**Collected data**
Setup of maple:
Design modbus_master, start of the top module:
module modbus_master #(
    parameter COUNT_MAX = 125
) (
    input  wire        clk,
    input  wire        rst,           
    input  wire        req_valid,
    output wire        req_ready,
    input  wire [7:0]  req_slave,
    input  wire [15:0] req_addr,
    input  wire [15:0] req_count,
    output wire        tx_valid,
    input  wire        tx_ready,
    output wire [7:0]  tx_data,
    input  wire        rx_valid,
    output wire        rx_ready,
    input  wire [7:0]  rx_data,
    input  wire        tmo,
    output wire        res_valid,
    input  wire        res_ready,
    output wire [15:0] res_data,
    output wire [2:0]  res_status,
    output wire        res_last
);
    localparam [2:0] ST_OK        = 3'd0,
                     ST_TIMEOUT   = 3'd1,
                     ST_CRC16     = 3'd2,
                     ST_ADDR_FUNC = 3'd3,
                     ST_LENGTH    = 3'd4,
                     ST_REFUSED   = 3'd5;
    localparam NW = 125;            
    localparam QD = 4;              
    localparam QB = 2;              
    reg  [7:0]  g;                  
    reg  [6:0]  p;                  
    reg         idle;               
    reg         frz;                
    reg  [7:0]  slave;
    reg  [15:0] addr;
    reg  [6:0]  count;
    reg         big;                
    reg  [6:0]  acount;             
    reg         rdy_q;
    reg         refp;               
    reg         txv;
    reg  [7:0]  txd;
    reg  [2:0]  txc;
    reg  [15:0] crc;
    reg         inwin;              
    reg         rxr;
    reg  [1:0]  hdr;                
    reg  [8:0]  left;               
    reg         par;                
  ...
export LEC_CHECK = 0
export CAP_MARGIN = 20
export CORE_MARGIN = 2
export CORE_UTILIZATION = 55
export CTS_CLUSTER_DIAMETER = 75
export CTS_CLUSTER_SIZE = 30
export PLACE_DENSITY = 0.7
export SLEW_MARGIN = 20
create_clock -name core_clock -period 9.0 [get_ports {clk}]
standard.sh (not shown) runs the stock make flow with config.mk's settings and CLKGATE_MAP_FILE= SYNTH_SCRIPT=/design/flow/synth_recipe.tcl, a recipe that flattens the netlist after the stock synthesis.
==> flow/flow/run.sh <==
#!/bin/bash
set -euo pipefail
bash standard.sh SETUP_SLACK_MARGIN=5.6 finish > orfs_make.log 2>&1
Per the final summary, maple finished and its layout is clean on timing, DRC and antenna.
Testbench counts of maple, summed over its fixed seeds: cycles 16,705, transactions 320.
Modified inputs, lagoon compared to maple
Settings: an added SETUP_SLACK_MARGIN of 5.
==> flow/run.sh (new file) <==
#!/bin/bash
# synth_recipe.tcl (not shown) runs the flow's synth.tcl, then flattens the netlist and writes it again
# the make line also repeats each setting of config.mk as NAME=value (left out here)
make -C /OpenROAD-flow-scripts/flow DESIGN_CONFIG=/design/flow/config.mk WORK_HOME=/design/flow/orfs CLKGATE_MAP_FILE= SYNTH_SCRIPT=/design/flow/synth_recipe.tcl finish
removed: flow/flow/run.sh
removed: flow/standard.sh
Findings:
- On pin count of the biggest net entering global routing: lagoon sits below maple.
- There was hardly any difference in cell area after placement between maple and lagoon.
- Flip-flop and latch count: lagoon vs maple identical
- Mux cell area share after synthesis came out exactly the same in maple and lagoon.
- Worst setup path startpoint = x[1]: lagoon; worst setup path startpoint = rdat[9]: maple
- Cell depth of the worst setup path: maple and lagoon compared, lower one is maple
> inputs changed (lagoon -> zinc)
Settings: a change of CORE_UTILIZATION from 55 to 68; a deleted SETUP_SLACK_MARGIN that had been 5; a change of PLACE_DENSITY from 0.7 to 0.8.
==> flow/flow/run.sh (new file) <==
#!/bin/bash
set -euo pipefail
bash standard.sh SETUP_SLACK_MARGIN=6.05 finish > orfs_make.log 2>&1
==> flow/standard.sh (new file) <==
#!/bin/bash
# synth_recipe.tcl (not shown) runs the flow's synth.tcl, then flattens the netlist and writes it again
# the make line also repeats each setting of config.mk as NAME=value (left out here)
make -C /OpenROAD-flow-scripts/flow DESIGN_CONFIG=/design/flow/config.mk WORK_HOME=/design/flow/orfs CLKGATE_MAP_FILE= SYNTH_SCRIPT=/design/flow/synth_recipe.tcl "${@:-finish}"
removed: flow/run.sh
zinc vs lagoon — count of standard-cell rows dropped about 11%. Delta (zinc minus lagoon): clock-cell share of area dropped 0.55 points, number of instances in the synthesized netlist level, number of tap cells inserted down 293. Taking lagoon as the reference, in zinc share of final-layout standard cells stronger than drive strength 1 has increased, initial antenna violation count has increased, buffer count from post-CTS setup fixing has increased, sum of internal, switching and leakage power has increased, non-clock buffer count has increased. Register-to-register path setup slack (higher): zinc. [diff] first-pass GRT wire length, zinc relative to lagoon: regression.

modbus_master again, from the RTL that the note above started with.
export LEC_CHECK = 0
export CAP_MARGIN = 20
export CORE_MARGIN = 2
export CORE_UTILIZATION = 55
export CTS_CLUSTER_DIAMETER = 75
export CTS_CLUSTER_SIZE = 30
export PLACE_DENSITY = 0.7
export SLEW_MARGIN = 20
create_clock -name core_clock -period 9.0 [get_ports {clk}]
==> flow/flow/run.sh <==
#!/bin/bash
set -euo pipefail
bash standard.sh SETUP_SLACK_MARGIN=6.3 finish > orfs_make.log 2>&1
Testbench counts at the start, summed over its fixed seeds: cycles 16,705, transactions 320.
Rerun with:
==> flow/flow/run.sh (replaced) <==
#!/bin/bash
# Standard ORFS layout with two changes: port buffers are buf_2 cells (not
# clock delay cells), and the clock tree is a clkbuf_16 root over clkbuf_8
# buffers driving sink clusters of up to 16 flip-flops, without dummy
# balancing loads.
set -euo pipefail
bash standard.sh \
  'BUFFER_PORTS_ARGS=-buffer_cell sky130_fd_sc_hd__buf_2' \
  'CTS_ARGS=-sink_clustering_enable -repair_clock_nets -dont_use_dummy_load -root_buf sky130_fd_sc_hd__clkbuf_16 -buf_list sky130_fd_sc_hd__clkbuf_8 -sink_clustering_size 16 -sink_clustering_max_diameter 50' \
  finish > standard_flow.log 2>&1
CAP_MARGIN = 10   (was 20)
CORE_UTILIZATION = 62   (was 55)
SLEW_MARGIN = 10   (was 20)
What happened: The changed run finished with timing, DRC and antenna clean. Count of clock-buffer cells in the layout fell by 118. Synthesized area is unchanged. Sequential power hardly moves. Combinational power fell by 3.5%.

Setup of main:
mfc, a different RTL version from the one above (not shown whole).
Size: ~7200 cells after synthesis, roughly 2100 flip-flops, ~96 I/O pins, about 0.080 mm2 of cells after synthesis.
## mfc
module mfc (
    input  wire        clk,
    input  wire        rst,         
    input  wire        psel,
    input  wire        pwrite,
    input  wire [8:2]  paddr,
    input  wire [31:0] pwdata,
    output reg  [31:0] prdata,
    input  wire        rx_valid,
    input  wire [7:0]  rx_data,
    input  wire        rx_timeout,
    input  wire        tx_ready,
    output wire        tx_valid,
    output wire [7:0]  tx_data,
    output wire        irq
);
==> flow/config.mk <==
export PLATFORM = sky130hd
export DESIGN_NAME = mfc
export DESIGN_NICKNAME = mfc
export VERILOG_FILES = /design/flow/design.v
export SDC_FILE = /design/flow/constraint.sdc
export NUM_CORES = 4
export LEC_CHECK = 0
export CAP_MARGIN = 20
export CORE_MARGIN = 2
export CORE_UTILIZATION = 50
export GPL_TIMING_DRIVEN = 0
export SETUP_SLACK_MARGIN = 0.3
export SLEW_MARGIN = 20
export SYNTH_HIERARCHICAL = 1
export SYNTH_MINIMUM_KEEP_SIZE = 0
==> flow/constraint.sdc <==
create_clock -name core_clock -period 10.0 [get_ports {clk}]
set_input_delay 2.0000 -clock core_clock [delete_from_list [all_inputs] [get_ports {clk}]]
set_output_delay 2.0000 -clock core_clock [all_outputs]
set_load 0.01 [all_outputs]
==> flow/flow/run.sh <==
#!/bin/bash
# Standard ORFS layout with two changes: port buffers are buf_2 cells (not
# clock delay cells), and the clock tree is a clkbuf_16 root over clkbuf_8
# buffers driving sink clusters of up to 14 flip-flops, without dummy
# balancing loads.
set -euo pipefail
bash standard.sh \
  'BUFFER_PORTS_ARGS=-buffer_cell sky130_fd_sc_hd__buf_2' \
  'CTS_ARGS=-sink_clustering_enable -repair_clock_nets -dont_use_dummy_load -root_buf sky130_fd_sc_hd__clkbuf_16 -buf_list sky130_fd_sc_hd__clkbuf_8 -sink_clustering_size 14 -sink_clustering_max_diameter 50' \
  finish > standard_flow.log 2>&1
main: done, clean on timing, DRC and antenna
Background: an optimization exercise with open tools, aiming at small area, a short achievable clock period and few clock cycles per item. Do not read the settings as production practice.
Function was checked by simulation only, so behaviour that the tests miss may differ from the original.
No activity file was given, so power comes from the tool's default toggle rates.

`flow/constraint.sdc`:
```
create_clock -name core_clock -period 40.0 [get_ports {clk}]
set_input_delay 8.0000 -clock core_clock [delete_from_list [all_inputs] [get_ports {clk}]]
set_output_delay 8.0000 -clock core_clock [all_outputs]
set_load 0.01 [all_outputs]
```
`flow/config.mk`:
```
export PLATFORM = sky130hd
export DESIGN_NAME = crf_cascade
export DESIGN_NICKNAME = crf_cascade
export VERILOG_FILES = /design/flow/design.v
export SDC_FILE = /design/flow/constraint.sdc
export NUM_CORES = 4
export LEC_CHECK = 0
export CAP_MARGIN = 20
export CORE_MARGIN = 2
export CORE_UTILIZATION = 40
export PLACE_DENSITY = 0.6
export SLEW_MARGIN = 20
```
`flow/run.sh`:
```
#!/bin/bash
# synth_recipe.tcl (not shown) runs the flow's synth.tcl, then flattens the netlist and writes it again
# the make line also repeats each setting of config.mk as NAME=value (left out here)
make -C /OpenROAD-flow-scripts/flow DESIGN_CONFIG=/design/flow/config.mk WORK_HOME=/design/flow/orfs CLKGATE_MAP_FILE= SYNTH_SCRIPT=/design/flow/synth_recipe.tcl finish
```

**Problem requirements**
Go through the entries above and report every line in which the word "zinc" appears.

**Solution for this task**
> inputs changed (lagoon -> zinc)
zinc vs lagoon — count of standard-cell rows dropped about 11%. Delta (zinc minus lagoon): clock-cell share of area dropped 0.55 points, number of instances in the synthesized netlist level, number of tap cells inserted down 293. Taking lagoon as the reference, in zinc share of final-layout standard cells stronger than drive strength 1 has increased, initial antenna violation count has increased, buffer count from post-CTS setup fixing has increased, sum of internal, switching and leakage power has increased, non-clock buffer count has increased. Register-to-register path setup slack (higher): zinc. [diff] first-pass GRT wire length, zinc relative to lagoon: regression.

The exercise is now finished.